June 1994/Multi-Precision Integer Arithmetic Using C++

Scientific/Numerical Applications

Multi-Precision Integer Arithmetic Using C++

John K. Gotwals

The author has a Ph.D. in physics, and has worked with computers for 30 years. He is an associate professor of computer technology at Purdue University. His current interests are object-oriented programming using C++, and Windows programming using Visual C++. You may contact him by mail at CPT Dept., Knoy 242, Purdue University, W. Lafayette, IN 47907 or by e-mail at gotwal s@vm.cc.purdue.edu.

Introduction
In the last few years a need has developed for programming packages that can carry out integer arithmetic involving hundreds or thousands of digits. The advent of the RSA public-key crypto-system has contributed to this need by creating interest in factorization and testing for primality. Multi-precision arithmetic also allows researchers to observe patterns that appear in calculations, formulate conjectures about the patterns, and perhaps find counter-examples to others' erroneous conjectures.
This article describes the implementation and usage of a multi-precision integer arithmetic package on a 32-bit computer running Windows NT. I've written the high-level portions of the package in C++; I've found a clear and compelling reason for using C++ when operator overloading leads to a simplified programming interface. The system can perform arithmetic with integers of any reasonable length. For reasons to be discussed shortly, I've written the low-level routines in assembly language, but the interfaces to these routines are fully documented in the complete package. I've built and tested this package with Microsoft's 32-bit Visual C++, version 1.0, and I've made the full version, including assembly language source, available on the CUJ monthly code disk. I've also included a program (Listing 1) to demonstrate the capabilities of this package.

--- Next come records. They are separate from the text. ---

[config.mk]
export PLATFORM = sky130hd
export DESIGN_NAME = ist_core
export DESIGN_NICKNAME = d
export VERILOG_FILES = /design/src/ist_pkg.sv /design/src/ist_core.sv
export VERILOG_INCLUDE_DIRS = /design/src
export SDC_FILE = /design/constraint.sdc
export NUM_CORES = 1
export LEC_CHECK = 0
export BUFFER_PORTS_ARGS = -buffer_cell sky130_fd_sc_hd__buf_2
export CORE_ASPECT_RATIO = 1.5
export CORE_UTILIZATION = 51
export CTS_BUF_LIST = sky130_fd_sc_hd__clkbuf_4
export DETAILED_ROUTE_END_ITERATION = 10
export PLACE_DENSITY = 0.78
export SLEW_MARGIN = 20
export SYNTH_ARGS = -nofsm -noshare
export SYNTH_HDL_FRONTEND = slang
export SYNTH_SLANG_ARGS = --single-unit
[constraint.sdc]
create_clock -name sys_clk -period 2.7 [get_ports sys_clk]
set_clock_uncertainty 0.05 [all_clocks]
set_input_delay 0.27 -clock sys_clk [delete_from_list [all_inputs] [get_ports sys_clk]]
set_output_delay 0.27 -clock sys_clk [all_outputs]
set_load 0.1 [all_outputs]
[src/ist_params.svh]
// register map, field positions, reset values and timing counts of the i2c slave timing core
`ifndef IST_PARAMS_SVH
`define IST_PARAMS_SVH
// register byte offsets
`define IST_OFF_CFG 12'h000
`define IST_OFF_SCR 12'h004
`define IST_OFF_DATA 12'h008
`define IST_OFF_XSTAT 12'h00C
// config register fields
`define IST_CFG_RATE 1:0
`define IST_CFG_OSC 3:2
`define IST_CFG_HWEN 4
`define IST_CFG_REJ 5
`define IST_CFG_STRETCH 6
`define IST_CFG_ADDR 14:8
// slave control/status fields
`define IST_SCR_BC 0
`define IST_SCR_LRB 1
`define IST_SCR_TX 2
`define IST_SCR_ADDR 3
`define IST_SCR_ACK 4
`define IST_SCR_STOP 5
// extended status fields
`define IST_XS_READY 0
`define IST_XS_HANDOVER 1
`define IST_XS_WAKE 2
`define IST_XS_SPB 13:8
// reset value of every register bit
`define IST_RST_ALL 1'b0
// divide factors: standard/slow rates, fast rate, turbo rate
`define IST_DIV_STD_12 5'h08
`define IST_DIV_STD_6 5'h04
`define IST_DIV_STD_24 5'h10
`define IST_DIV_FAST_12 5'h02
`define IST_DIV_FAST_6 5'h01
`define IST_DIV_FAST_24 5'h04
`define IST_DIV_TURBO 5'h01
// samples per scl bit
`define IST_SPB_16 6'h10
`define IST_SPB_32 6'h20
// divided enables from stop condition to stop flag
`define IST_STOP_TICKS 2'h3
`endif

[src/ist_pkg.sv]
// types shared by the i2c slave timing core
package ist_pkg;
  typedef enum logic [1:0] {
    IST_IDLE = 2'b00,
    IST_ADDR = 2'b01,
    IST_DATA = 2'b10
  } ist_phase_type;

  typedef struct packed {
    logic psel;
    logic penable;
    logic pwrite;
    logic [11:0] paddr;
    logic [31:0] pwdata;
  } ist_apb_req_type;

  typedef struct packed {
    logic [31:0] prdata;
    logic pready;
    logic pslverr;
  } ist_apb_rsp_type;

  typedef struct packed {
    logic scl_o;
    logic scl_oe;
    logic sda_o;
    logic sda_oe;
  } ist_pins_type;

  typedef struct packed {
    logic [3:0] div_cnt;
    logic scl_s1, scl_s2, sda_s1, sda_s2;
    logic scl_p, sda_p, scl_f, sda_f;
    ist_phase_type phase;
    logic [3:0] bit_cnt;
    logic [7:0] shift;
    logic [7:0] data;
    logic cur_tx, tx, ack, bc, addr_flag, last_received_ack_bit, stop_flag;
    logic stop_arm;
    logic [1:0] stop_cnt;
    logic pend, stall, sda_drv;
    logic [1:0] rate, osc;
    logic hw_en, rej_req, stretch;
    logic [6:0] own_addr;
    logic wake_set, handover_reg;
    logic [31:0] prdata;
  } ist_state_type;
endpackage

Design Issues and Implementation Choices
This design uses the signed-magnitude representation for numbers, in which negative and positive numbers of the same magnitude receive identical representation except in their signs. The implementation represents negative, zero, and positive numbers by sign values of -1, 0, and +1 respectively. Furthermore, the implementation assumes that at the end of every arithmetic operation the result will be normalized. With the exception of zero, a normalized number is one that does not have any leading zero digits. Zero is a special case and consists of one digit which contains zero.
The design process always involves tradeoffs between such things as performance, portability, size, ease of implementation and ease of use. In any extended-precision system it is necessary to detect overflow or underflow before applying a carry or borrow to the next most-significant digit. Since C doesn't provide a standard and efficient way to detect overflow in computations involving unsigned operands, I decided to implement the low-level arithmetic routines in assembly language. (I also used assembly language for performance reasons.)
The use of assembly language threatens to make a good portion of the system non-portable, and to throw me into the nefarious intricacies of extended-precision arithmetic at the CPU register level. To avoid this scenario in my particular implementation, I "wrap" a multiple-precision integer as an object of the LargeInt class. As shown in Listing 2, just below the access specifier private:, each object of this class contains a pointer (adr) to the most significant digit of a radix-2³² multi-precision integer, a count (len) of the number of radix-2³² digits, and the sign of the LargeInt object.
My implementation allocates memory for multi-precision integers from the heap. Since the arithmetic and assignment operations will always result in the creation and deletion of LargeInt objects, a large amount of heap activity occurs during program execution. I made no attempt to provide for a custom memory manager, since preliminary measurements made while running under Windows NT indicated a performance hit of only about 10% from the system memory manager.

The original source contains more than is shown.